Cosmogenic exposure dating is an important tool for determining the ages of moraines. However, cosmogenic exposure dates are often biased by geologic processes. Moraine degradation, which tends to bias exposure dates toward the young side, has been modeled in detail, but little modeling effort has been devoted to inheritance, which biases exposure dates toward the old side. Here, we present a Monte Carlo investigation of the prevalence of inheritance in moraine boulders. We note that the production rates of most cosmogenic nuclides decrease exponentially with depth below rock surfaces. Therefore, in order for a cubic boulder to give a spuriously old age, the boulder must have been exposed for a long time before it was moved by the glacier, and then deposited on the moraine with the side containing the maximum concentration of cosmogenic nuclides facing upward. The boulder also must not have been eroded appreciably during transport. In our model, the apparent age given by each boulder is the sum of the true age of the moraine and an inherited component, which is a well-defined function of the pre-depositional exposure time of the boulder, the size of the boulder, and the face of the boulder that was upright when the boulder was deposited on the moraine. The true age of the moraine is set by the user; the other variables are determined randomly for each boulder.
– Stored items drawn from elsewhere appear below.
`config.mk`:
```
export PLATFORM = sky130hd
export DESIGN_NAME = sipo_deserializer
export DESIGN_NICKNAME = d
export VERILOG_FILES = /design/src/rtl/deser_pkg.sv /design/src/rtl/deser_out_reg.sv /design/src/rtl/sipo_deserializer.sv
export SDC_FILE = /design/constraint.sdc
export NUM_CORES = 1
export LEC_CHECK = 0
export ABC_AREA = 1
export CORE_AREA = 2 2 39 41
export CTS_BUF_LIST = sky130_fd_sc_hd__clkbuf_4 sky130_fd_sc_hd__clkbuf_8
export DETAILED_ROUTE_END_ITERATION = 10
export DIE_AREA = 0 0 41 43
export GPL_TIMING_DRIVEN = 0
export HOLD_SLACK_MARGIN = 0.05
export PLACE_DENSITY_LB_ADDON = 0.25
export SYNTH_ARGS = -nofsm -noshare
export SYNTH_HDL_FRONTEND = slang
export SYNTH_SLANG_ARGS = --single-unit
```
`constraint.sdc`:
```
create_clock -name clk -period 1.6 [get_ports clk]
set_input_delay 0.16 -clock clk [delete_from_list [all_inputs] [get_ports clk]]
set_output_delay 0.16 -clock clk [all_outputs]
set_load 0.05 [all_outputs]
```
`src/rtl/deser_pkg.sv`:
```
// deser_pkg: shared definitions for the SIPO deserializer.
//   - FSM state encodings (IDLE/SHIFT/PARITY) and the state enum built on them
//   - cnt_w(): bit-counter width needed to count 0..width
//   - even_par(): XOR reduction; 1 means an odd number of ones (even-parity error)
// Optional feature macro used by the design files: DESER_PARITY_EN.
package deser_pkg;

  localparam logic [1:0] IDLE   = 2'd0;
  localparam logic [1:0] SHIFT  = 2'd1;
  localparam logic [1:0] PARITY = 2'd2;

  typedef enum logic [1:0] {
    S_IDLE   = IDLE,
    S_SHIFT  = SHIFT,
    S_PARITY = PARITY
  } state_e;

  function automatic int cnt_w(input int width);
    return $clog2(width + 1);
  endfunction

  // Word and parity bit are zero-extended by the caller; zeros do not
  // change the XOR, so one 64-bit version serves every WIDTH.
  function automatic logic even_par(input logic [63:0] bits);
    return ^bits;
  endfunction

endpackage

```
`src/rtl/deser_out_reg.sv`:
```
// deser_out_reg: valid/ready holding register for assembled words.
//   Loads a completed word when empty or being drained on the same edge;
//   otherwise drops it and pulses overrun for one cycle.
// Ports:
//   clk, rst     clock, asynchronous active-high reset
//   load_i       a word completed on this edge
//   word_i       the completed word
//   par_i        parity result to register alongside the word
//   ready_i      consumer accepts data_o when valid_o is high
//   data_o       held word (stable while valid_o && !ready_i)
//   valid_o      data_o holds an unconsumed word
//   par_err_o    parity result registered with data_o
//   overrun_o    1-cycle pulse: completed word dropped
// Configuration macro DESER_PARITY_EN only affects what drives par_i.
module deser_out_reg #(
  parameter int WIDTH = 4
) (
  input  logic             clk,
  input  logic             rst,
  input  logic             load_i,
  input  logic [WIDTH-1:0] word_i,
  input  logic             par_i,
  input  logic             ready_i,
  output logic [WIDTH-1:0] data_o,
  output logic             valid_o,
  output logic             par_err_o,
  output logic             overrun_o
);

  logic [WIDTH-1:0] data_q,    data_d;
  logic             valid_q,   valid_d;
  logic             par_q,     par_d;
  logic             overrun_q, overrun_d;

  always_comb begin
    data_d    = data_q;
    valid_d   = valid_q;
    par_d     = par_q;
    overrun_d = 1'b0;
    if (load_i) begin
      // A drain on the same edge frees the slot for the new word.
      if (!valid_q || ready_i) begin
        data_d  = word_i;
        valid_d = 1'b1;
        par_d   = par_i;
      end else begin
        overrun_d = 1'b1;
      end
    end else if (valid_q && ready_i) begin
      valid_d = 1'b0;
    end
  end

  always_ff @(posedge clk or posedge rst) begin
    if (rst) begin
      data_q    <= '0;
      valid_q   <= 1'b0;
      par_q     <= 1'b0;
      overrun_q <= 1'b0;
    end else begin
      data_q    <= data_d;
      valid_q   <= valid_d;
      par_q     <= par_d;
      overrun_q <= overrun_d;
    end
  end

  assign data_o    = data_q;
  assign valid_o   = valid_q;
  assign par_err_o = par_q;
  assign overrun_o = overrun_q;

endmodule

```
`src/rtl/sipo_deserializer.sv`:
```
// sipo_deserializer: serial-in, parallel-out receiver for a framed bit stream.
//   Bits arrive MSB first; s_start marks the first bit of each word. The serial
//   side is never stalled: a word that completes while the output register is
//   still full is dropped and flagged with overrun.
// Ports:
//   clk, rst   clock, asynchronous active-high reset
//   s_in       serial data bit, sampled when s_valid is high
//   s_valid    bit qualifier; low is a line gap (state held)
//   s_start    marks the MSB of a word (qualified by s_valid)
//   p_out      assembled word, p_valid/p_ready handshake
//   p_valid    p_out holds an unconsumed word
//   p_ready    consumer takes the word when p_valid && p_ready
//   overrun    1-cycle pulse: completed word dropped (output full)
//   frame_err  1-cycle pulse: s_start arrived mid-word
//   par_err    parity result registered with p_out
// Configuration: define DESER_PARITY_EN to expect one even-parity bit after
//   every WIDTH data bits; otherwise words complete on the WIDTH-th bit and
//   par_err is 0.
module sipo_deserializer
  import deser_pkg::*;
#(
  parameter int WIDTH = 4
) (
  input  logic             clk,
  input  logic             rst,
  input  logic             s_in,
  input  logic             s_valid,
  input  logic             s_start,
  output logic [WIDTH-1:0] p_out,
  output logic             p_valid,
  input  logic             p_ready,
  output logic             overrun,
  output logic             frame_err,
  output logic             par_err
);

  localparam int CW = cnt_w(WIDTH);

  // With parity the full word must be held while the parity bit arrives;
  // without it the last data bit goes straight to the output register.
`ifdef DESER_PARITY_EN
  localparam int SR_W = WIDTH;
`else
  localparam int SR_W = WIDTH - 1;
`endif

  state_e          state_q;
  logic [CW-1:0]   cnt_q;
  logic [SR_W-1:0] sr_q;
  logic            frame_err_q;

  logic [SR_W-1:0]  sr_d;
  logic             last_data;
  logic             complete;
  logic [WIDTH-1:0] word;
  logic             word_par;

  // Truncating cast keeps the newest SR_W bits after shifting s_in in.
  assign sr_d      = SR_W'({sr_q, s_in});
  assign last_data = (cnt_q == CW'(WIDTH - 1));

  always_comb begin
`ifdef DESER_PARITY_EN
    complete = s_valid && !s_start && (state_q == S_PARITY);
    word     = sr_q;
    word_par = even_par(64'({sr_q, s_in}));
`else
    complete = s_valid && !s_start && (state_q == S_SHIFT) && last_data;
    word     = {sr_q, s_in};
    word_par = 1'b0;
`endif
  end

  always_ff @(posedge clk or posedge rst) begin
    if (rst) begin
      state_q     <= S_IDLE;
      cnt_q       <= '0;
      sr_q        <= '0;
      frame_err_q <= 1'b0;
    end else begin
      frame_err_q <= 1'b0;
      if (s_valid) begin
        case (state_q)
          S_IDLE: begin
            // Bits without a start marker are noise between frames.
            if (s_start) begin
              sr_q    <= sr_d;
              cnt_q   <= CW'(1);
              state_q <= S_SHIFT;
            end
          end
          S_SHIFT: begin
            sr_q <= sr_d;
            if (s_start) begin
              frame_err_q <= 1'b1;
              cnt_q       <= CW'(1);
            end else if (last_data) begin
              cnt_q <= '0;
`ifdef DESER_PARITY_EN
              state_q <= S_PARITY;
`else
              state_q <= S_IDLE;
`endif
            end else begin
              cnt_q <= cnt_q + CW'(1);
            end
          end
          S_PARITY: begin
            if (s_start) begin
              frame_err_q <= 1'b1;
              sr_q        <= sr_d;
              cnt_q       <= CW'(1);
              state_q     <= S_SHIFT;
            end else begin
              // Parity bit is consumed by the output register, not shifted.
              state_q <= S_IDLE;
            end
          end
          default: begin
            state_q <= S_IDLE;
            cnt_q   <= '0;
          end
        endcase
      end
    end
  end

  deser_out_reg #(
    .WIDTH (WIDTH)
  ) u_out (
    .clk       (clk),
    .rst       (rst),
    .load_i    (complete),
    .word_i    (word),
    .par_i     (word_par),
    .ready_i   (p_ready),
    .data_o    (p_out),
    .valid_o   (p_valid),
    .par_err_o (par_err),
    .overrun_o (overrun)
  );

  assign frame_err = frame_err_q;

endmodule

```
==> flow_summary.yaml, run 1 <==
critical_path:
  path_class: "flip-flop to primary output"
  timing.critical_path.buf_inv: 1
  cp.arrival_ps: 1150
  cp_slowest_cell: "dlygate4sd2_1"
  start_kind: "flip-flop"
  cp.required_ps: 1440
  crit_fanout: 2
  cp-end-kind: "primary output"
  path_cells: "dlygate4sd2_1"
  critPathMaxStageDelay_ps: 530
  crit_family: "buffers and inverters"
sta:
  final.period_utilization: 0.821
  grt_setup_unrepaired: "false"
  slew-limit-headroom: 0.658
  setup_tns_ps: 0
  hold_violations: 0
  worst_pin_slew_ps: 513
  fmax_mhz: 761
  clock_skew_ps: 4.17
  slew_violations: 0
  setup_viol: 0
  min_period_ps: 1310
grt:
  grt_pass1_wl_um: 1710
  track_usage: 0.153
  grt-ovfl-total: 0
  antenna_found_initial: 0
  first_global_vias: 405
  grt_max_degree: 15
hold_path:
  hp-class: "input port to asynchronous set/reset pin"
layout:
  drive_gt1_frac: 0.133
  syn_to_final_growth_pct: 29.8
  final_nets: 91
  fin_cells: 99
  fillers: 134
  n_antenna_cell: 0
synthesis:
  synthFlopType: "dfrtp_1"
  synth_seq_cells: 14
  synth_area_per_cell_um2: 9.15
  async_flop_share: 1.00
  ys_warn_count: 0
  seq_area_frac_synth: 0.571
  mappedNetlistNets: 74
  syn-instance-count: 67
  yosysTopAreaCellShare: 0.571
  synth_edf_count: 0
  synthTopCellsByCount: "nand2_1 (24), dfrtp_1 (14), inv_1 (9)"
  synth_cell_types: 16
  synth_most_common_cell: "nand2_1"
  synth_top_area_cell: "dfrtp_1"
  synth_area_leaders: "dfrtp_1 (57%), nand2_1 (15%), inv_1 (5.5%), nand4_1 (5.1%), nor2_4 (3.7%)"
  syn_area_um2: 613
route:
  wl_met3_um: 44
  vias_per_cell: 4.58
  top_layer: "met4"
  dr.pass1.iters: 2
  ant_nets: 0
  via_count: 453
  met2_length_um: 475
  routed_wl_um: 1030
  drc_errors: 0
  initialDrtViolationCount: 4
  drt-met1-wl_um: 468
  wire_per_inst_um: 10.4
power:
  total_leakage_power_nw: 0.475
  powerDensity_nw_per_um2: 1640
  ir_drop_mv: 0.788
cts:
  path_clk_slew_ps: 80
  post_cts_buffers: 0
  clock-root-buffer: "clkbuf_4"
  cts_buffers: 3
  clk_latency_ps: 280
  cts.sinks: 14
  holdBufCountCts: 0
  clk_path_buf_depth: 2
  cts_tree: "built"
  cts_max_level: 1
  cts_resized: 3
place:
  dp_cells: 95
  place_congestion: 0.732
  port_buffers: 12
  dp.final_hpwl_um: 782
floorplanning:
  rows: 14
  start_util: 0.443
  core_um2: 1380
  io_pins: 14
  die_w_um: 41
  die_y_um: 43
  dieArea_um2: 1760
run_status:
  outcome: "complete, no violations"
flow_run:
  cap_violations: 0
[per-stage QoR]
stage | utilization | worst slack, ps | instance area [um2] | total power [mW] | hold slack, ps
floorplan | - | 450 | 613 | 0.920 | 49.2
global placement | 0.544 | 264 | 753 | 1.07 | 454
detailed placement | 0.544 | 249 | 753 | 1.09 | 459
CTS | 0.568 | 1.86 | 786 | 1.32 | 229
global route | 0.575 | 226 | 796 | 1.39 | 296
finish | 0.575 | 286 | 796 | 1.30 | 204
[cells by family after synthesis]
logic type / after synthesis / synth area share
simple gates: 37 / 0.292
flops: 14 / 0.571
buf+inv: 10 / 0.0673
compound gates: 4 / 0.0428
fa+ha+maj: 1 / 0.0204
other cells: 1 / 0.00612
[power breakdown]
part	internal [mW]	leakage, nW	total [mW]	switching, mW
Clock	0.138	0.0210	0.250	0.112
Sequential	0.465	0.178	0.526	0.0610
Combinational	0.161	0.276	0.526	0.365
Total	0.765	0.475	1.30	0.538
[area by class of cell]
| cell class | count | area (um2) | area share |
|---|---|---|---|
| timing repair buffer | 12 | 126 | 0.159 |
| clock buffer | 4 | 36.3 | 0.0456 |
| inverter | 9 | 33.8 | 0.0425 |
| buffer | 1 | 7.51 | 0.00943 |
| multi-input combinational | 43 | 221 | 0.278 |
| tap | 16 | 20.0 | 0.0252 |
| sequential | 14 | 350 | 0.440 |
[metal layers]
metal	GRT usage	vias up
li1	-	241
met1	0.184	199
met2	0.216	9
met3	0.0314	4
met4	0.140	0
met5	0	-
[sequential cells by signal (all words and copies together), names as in the netlist]
register / flops
frame_err: 1
state_q: 1
u_out.valid_o: 1
cnt_q: 3
sr_q: 3
u_out.overrun_o: 1
u_out.data_o: 4
[path summary, 6_finish.rpt]
path                                             startpoint                          end  slack (ps)  cells past startpoint
min in group clk                u_out.data_o[1]$_DFFE_PP0P_  u_out.data_o[1]$_DFFE_PP0P_         470                      2
worst max register to register         cnt_q[0]$_DFFE_PP0P_  u_out.data_o[3]$_DFFE_PP0P_         430                      6
worst max-delay path              u_out.valid_o$_DFFE_PP0P_                      p_valid         290                      1
worst min register to register  u_out.data_o[1]$_DFFE_PP0P_  u_out.data_o[1]$_DFFE_PP0P_         470                      2
worst min-delay path                                    rst    u_out.overrun_o$_DFF_PP0_         200                      2
max in group asynchronous                               rst         cnt_q[0]$_DFFE_PP0P_        1050                      2
[placed cells by master (no fill, tap or decap), types with 3 or more instances in the layout]
| master | instances |
|---|---|
| inv_1 | 9 |
| dfrtp_1 | 14 |
| clkdlybuf4s50_1 | 5 |
| clkbuf_4 | 3 |
| dlymetal6s2s_1 | 4 |
| nand2_1 | 24 |
| nand4_1 | 5 |
| dlygate4sd2_1 | 3 |
Power figures use the tool's default switching activity.
==> run 2, diff against run 1 <==
CORE_AREA = unset   (was 2 2 39 41)
CORE_UTILIZATION = 45   (was unset)
DIE_AREA = unset   (was 0 0 41 43)
clock period = 1.2 ns   (was 1.6 ns; I/O delays follow)
==> run 2 against run 1 <==
Compared with the run above: total power is 37% higher; global-route usage grew 1.3 points; non-clock buffer count grew 1; routed wire length rose by 2.1%; final cell count fell by 2.0%; hold slack got worse by 25 ps; largest cell class unchanged.
==> flow_summary.yaml, run 2 (same netlist as run 1, synthesis figures left out) <==
route:
  dr.pass1.iters: 3
  via_count: 478
  drc_errors: 0
  met2_length_um: 534
  drt-met1-wl_um: 444
  vias_per_cell: 4.93
  wl_met3_um: 66
  wire_per_inst_um: 10.9
  top_layer: "met4"
  ant_nets: 0
  initialDrtViolationCount: 6
  routed_wl_um: 1050
grt:
  antenna_found_initial: 0
  grt_pass1_wl_um: 1590
  first_global_vias: 404
  grt-ovfl-total: 0
  track_usage: 0.166
  grt_max_degree: 15
layout:
  largest_reg_flops: 4
  syn_to_final_growth_pct: 34.7
  layout_commonest_cell: "nand2_1"
  fillers: 87
  fin_util: 0.696
  final_cell_mix: "nand2_1 (19), dfrtp_1 (14), inv_1 (8)"
  drive_gt1_frac: 0.301
  final_nets: 92
  design_area_um2: 826
  n_antenna_cell: 0
critical_path:
  cp-end-kind: "flip-flop"
  regToRegSetupSlack_ps: 60
  cp.arrival_ps: 1300
  start_kind: "flip-flop"
  path_class: "flip-flop to flip-flop"
  crit_fanout: 5
  cp.required_ps: 1350
sta:
  final.period_utilization: 0.952
  grt_setup_unrepaired: "true"
  setup_slack_ps: 57.2
  fmax_mhz: 875
  clock_skew_ps: 0.499
  min_period_ps: 1140
  hold_violations: 0
  slew_violations: 0
  setup_viol: 0
  slew-limit-headroom: 0.663
  worst_pin_slew_ps: 506
  holdWs_ps: 179
floorplanning:
  die_y_um: 38.9
  core_um2: 1190
  rows: 12
  start_util: 0.517
  io_pins: 14
  dieArea_um2: 1510
  die_w_um: 38.9
place:
  place_area_um2: 751
  dp.final_hpwl_um: 785
  port_buffers: 12
  place_congestion: 0.794
  place_ws_ps: -86.0
hold_path:
  hp-class: "input port to asynchronous set/reset pin"
flow_run:
  cap_violations: 0
cts:
  cts.sinks: 14
  clk_latency_ps: 260
  clk_path_buf_depth: 2
  path_clk_slew_ps: 70
  cts_buffers: 3
  clock-root-buffer: "clkbuf_4"
  cts_max_level: 1
  cts_tree: "built"
  holdBufCountCts: 0
power:
  total_leakage_power_nw: 0.402
  powerDensity_nw_per_um2: 2160
  ir_drop_mv: 1.23
run_status:
  outcome: "complete, no violations"
[run 2: path summary, 6_finish.rpt]
kind	endpoint	cells past startpoint	start
min reg2reg	sr_q[2]$_DFFE_PP0P_	2	sr_q[2]$_DFFE_PP0P_
min in group clk	sr_q[0]$_DFFE_PP0P_	3	s_in
min	state_q[0]$_DFFE_PP0P_	2	rst
max reg2reg	u_out.data_o[2]$_DFFE_PP0P_	6	cnt_q[1]$_DFFE_PP0P_
max in group asynchronous	cnt_q[2]$_DFFE_PP0P_	2	rst
max	u_out.data_o[2]$_DFFE_PP0P_	6	cnt_q[1]$_DFFE_PP0P_
[run 2: final cells by class]
class | instances | area [um2] | share of cell area
Tap cell | 14 | 17.5 | 0.0212
Sequential cell | 14 | 350 | 0.424
Clock buffer | 3 | 22.5 | 0.0273
Buffer | 1 | 7.51 | 0.00909
Inverter | 9 | 33.8 | 0.0409
Timing Repair Buffer | 13 | 140 | 0.170
Multi-Input combinational cell | 43 | 254 | 0.308
[run 2: power by group]
| part | leakage (nW) | switching (mW) | internal, mW | total (mW) |
|---|---|---|---|---|
| Combinational | 0.209 | 0.523 | 0.291 | 0.815 |
| Clock | 0.0138 | 0.121 | 0.116 | 0.237 |
| Sequential | 0.178 | 0.110 | 0.622 | 0.732 |
[run 2: timing repair]
| item | CTS | global route |
|---|---|---|
| pin swaps | 0 | 5 |
| setup endpoints to repair | 7 | 5 |
| endpoints found under the hold margin | 0 | 0 |
| buffers inserted | 0 | 1 |
| gates resized for setup | 21 | 10 |
[run 2: metal layers]
metal,global-route usage,up-vias
met1,0.194,222
li1,-,243
met5,0,-
met2,0.263,11
met3,0.0867,2
met4,0.0517,0
[run 2: critical path, stage by stage, from the launching register on]
cell     delay, ps
dfrtp_1        390
ha_4           160
inv_2           40
nor2_4         180
nand3_4        130
nand2_2         80
nand2_1         60
[run 2: stage by stage]
stage	std cells	total power [mW]	TNS, ps
finish	97	1.78	0
global placement	93	1.44	-648
detailed placement	93	1.46	-751
global route	97	1.91	-63.2
floorplan	67	1.23	0
CTS	96	1.68	0
==> run 3, diff against run 2 <==
ABC_AREA = unset   (was 1)
CORE_UTILIZATION = 44   (was 45)
==> run 3 against run 2 <==
Compared with the run above: the flow now finishes with violations (negative setup slack); hold slack got worse by 12 ps; flip-flop and latch count is the same; clock skew increased by 1.6 ps; sequential share of layout area fell by 1.3 points; largest power group unchanged; die area decreased by 1.4%; fmax shrank 20%; routed wire length shrank 0.47%; register-to-register slack worse by 290 ps.
==> flow_summary.yaml, run 3 <==
floorplanning:
  core_um2: 1170
  rows: 12
  start_util: 0.504
  die_w_um: 38.6
  die_y_um: 38.6
  io_pins: 14
  dieArea_um2: 1490
cts:
  clock-root-buffer: "clkbuf_4"
  cts_tree: "built"
  cts_max_level: 1
  cts_buffers: 3
  cts.sinks: 14
  path_clk_slew_ps: 80
  clk_latency_ps: 280
  clk_path_buf_depth: 2
synthesis:
  synth_cell_types: 21
  synth_area_per_cell_um2: 13.1
  synth_most_common_cell: "dfrtp_1"
  syn-instance-count: 45
  mappedNetlistNets: 52
  seq_area_frac_synth: 0.593
  synth_seq_cells: 14
  async_flop_share: 1.00
  synth_top_area_cell: "dfrtp_1"
  synth_edf_count: 0
  ys_warn_count: 0
  yosysTopAreaCellShare: 0.593
  synth_area_leaders: "dfrtp_1 (59%), mux2_2 (13%), nor4b_4 (4.0%), ha_1 (2.1%), nand2b_1 (2.1%)"
  syn_area_um2: 591
  synthFlopType: "dfrtp_1"
  synthTopCellsByCount: "dfrtp_1 (14), mux2_2 (7), nor2_1 (3)"
route:
  dr.pass1.iters: 4
  wire_per_inst_um: 13.1
  ant_nets: 0
  routed_wl_um: 1050
  initialDrtViolationCount: 9
  vias_per_cell: 5.19
  via_count: 415
  drc_errors: 0
run_status:
  outcome: "complete, but fails checks"
  violations: "negative setup slack"
power:
  clockPowerShare: 0.166
  powerDensity_nw_per_um2: 2140
  p_sw_mw: 0.696
  ir_drop_mv: 1.18
  power_frac_comb: 0.452
  p_sw_frac: 0.379
  seqPwrFrac: 0.382
  p_int_mw: 1.14
  total_leakage_power_nw: 0.395
place:
  place_ws_ps: -597
  place_area_um2: 733
  port_buffers: 11
  dp.final_hpwl_um: 637
  dp_cells: 70
  place_congestion: 0.723
layout:
  n_antenna_cell: 0
  fin_util: 0.733
  regArea_um2: 353
  layout_commonest_cell: "dfrtp_1"
  final_cell_mix: "dfrtp_1 (12), clkdlybuf4s15_2 (7), buf_4 (5)"
  multi_input_area_um2: 267
  syn_to_final_growth_pct: 45.3
  design_area_um2: 858
  largest_reg_flops: 4
  fillers: 85
  fin_cells: 80
  final_nets: 74
  drive_gt1_frac: 0.500
critical_path:
  cp_slowest_cell: "dfrtp_1"
  r2r_end: "u_out.data_o[0]$_DFFE_PP0P_"
  start_kind: "flip-flop"
  crit_fanout: 4
  critPathMaxStageDelay_ps: 420
  path_class: "flip-flop to flip-flop"
  cp.required_ps: 1370
  regToRegSetupSlack_ps: -230
  cp.arrival_ps: 1600
  cp-end-kind: "flip-flop"
  crit_family: "flip-flops"
  path_cells: "ha_4 -> nand2b_4 -> nor4b_4 -> buf_6 -> mux2_4"
  timing.critical_path.buf_inv: 1
  rr_startpoint: "cnt_q[0]$_DFFE_PP0P_"
  r2r_cells: 5
sta:
  clock_skew_ps: 2.15
  worst_pin_slew_ps: 529
  setup_slack_ps: -229
  hold_violations: 0
  setup_tns_ps: -1740
  slew_violations: 0
  grt_setup_unrepaired: "true"
  min_period_ps: 1430
  setup_viol: 11
  final.period_utilization: 1.19
  slew-limit-headroom: 0.647
  fmax_mhz: 700
grt:
  first_global_vias: 363
  track_usage: 0.167
  grt-ovfl-total: 0
  grt_pass1_wl_um: 1610
  antenna_found_initial: 0
  grt_max_degree: 15
hold_path:
  hp-class: "input port to asynchronous set/reset pin"
flow_run:
  cap_violations: 0
[run 3: cell types whose count changed in the layout (fill, tap and decap cells not counted), moves of 2 or more]
cell	delta
buf_4	+4
dfrtp_1	-2
dfrtp_2	+2
inv_1	-6
mux2_2	+3
mux2_4	+4
nand2_1	-18
nand2_2	-6
nand4_1	-5
nor2_4	-2
[run 3: kinds of logic after synthesis]
logic type | synth area share
and+or+nand+nor | 0.123
muxes | 0.133
adders and majority gates | 0.0212
DFF | 0.593
AOI/OAI and AO/OA | 0.0890
buffers and inverters | 0.0339
other | 0.00635
[run 3: area by class of cell]
cell class              count  share of cell area
well taps                  14              0.0204
repair buffers             17               0.200
multi-input cells          27               0.310
plain buffers               2              0.0146
inverters                   2             0.00875
clock buffers               4              0.0350
flip-flops and latches     14               0.411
Predepositional exposure times are drawn from either a uniform or exponential distribution, with the form and parameters of the distribution set by the user. Boulder sizes are drawn from a large data set of boulders actually sampled for cosmogenic exposure dating on last-glacial moraines in the western United States. The side of each boulder that faces upward has a 1 in 6 chance of being the side with maximum inheritance, a 1 in 6 chance of being the side with minimum inheritance, and a 4 in 6 chance of being a side with intermediate inheritance. Preliminary results suggest that most moraine boulders contain a relatively small inherited component, regardless of the distribution of preexposure times. We compare the distributions of apparent ages returned by the model to actual distributions from the literature, and we discuss the implications of this work for determining the ages of moraines using cosmogenic exposure dating.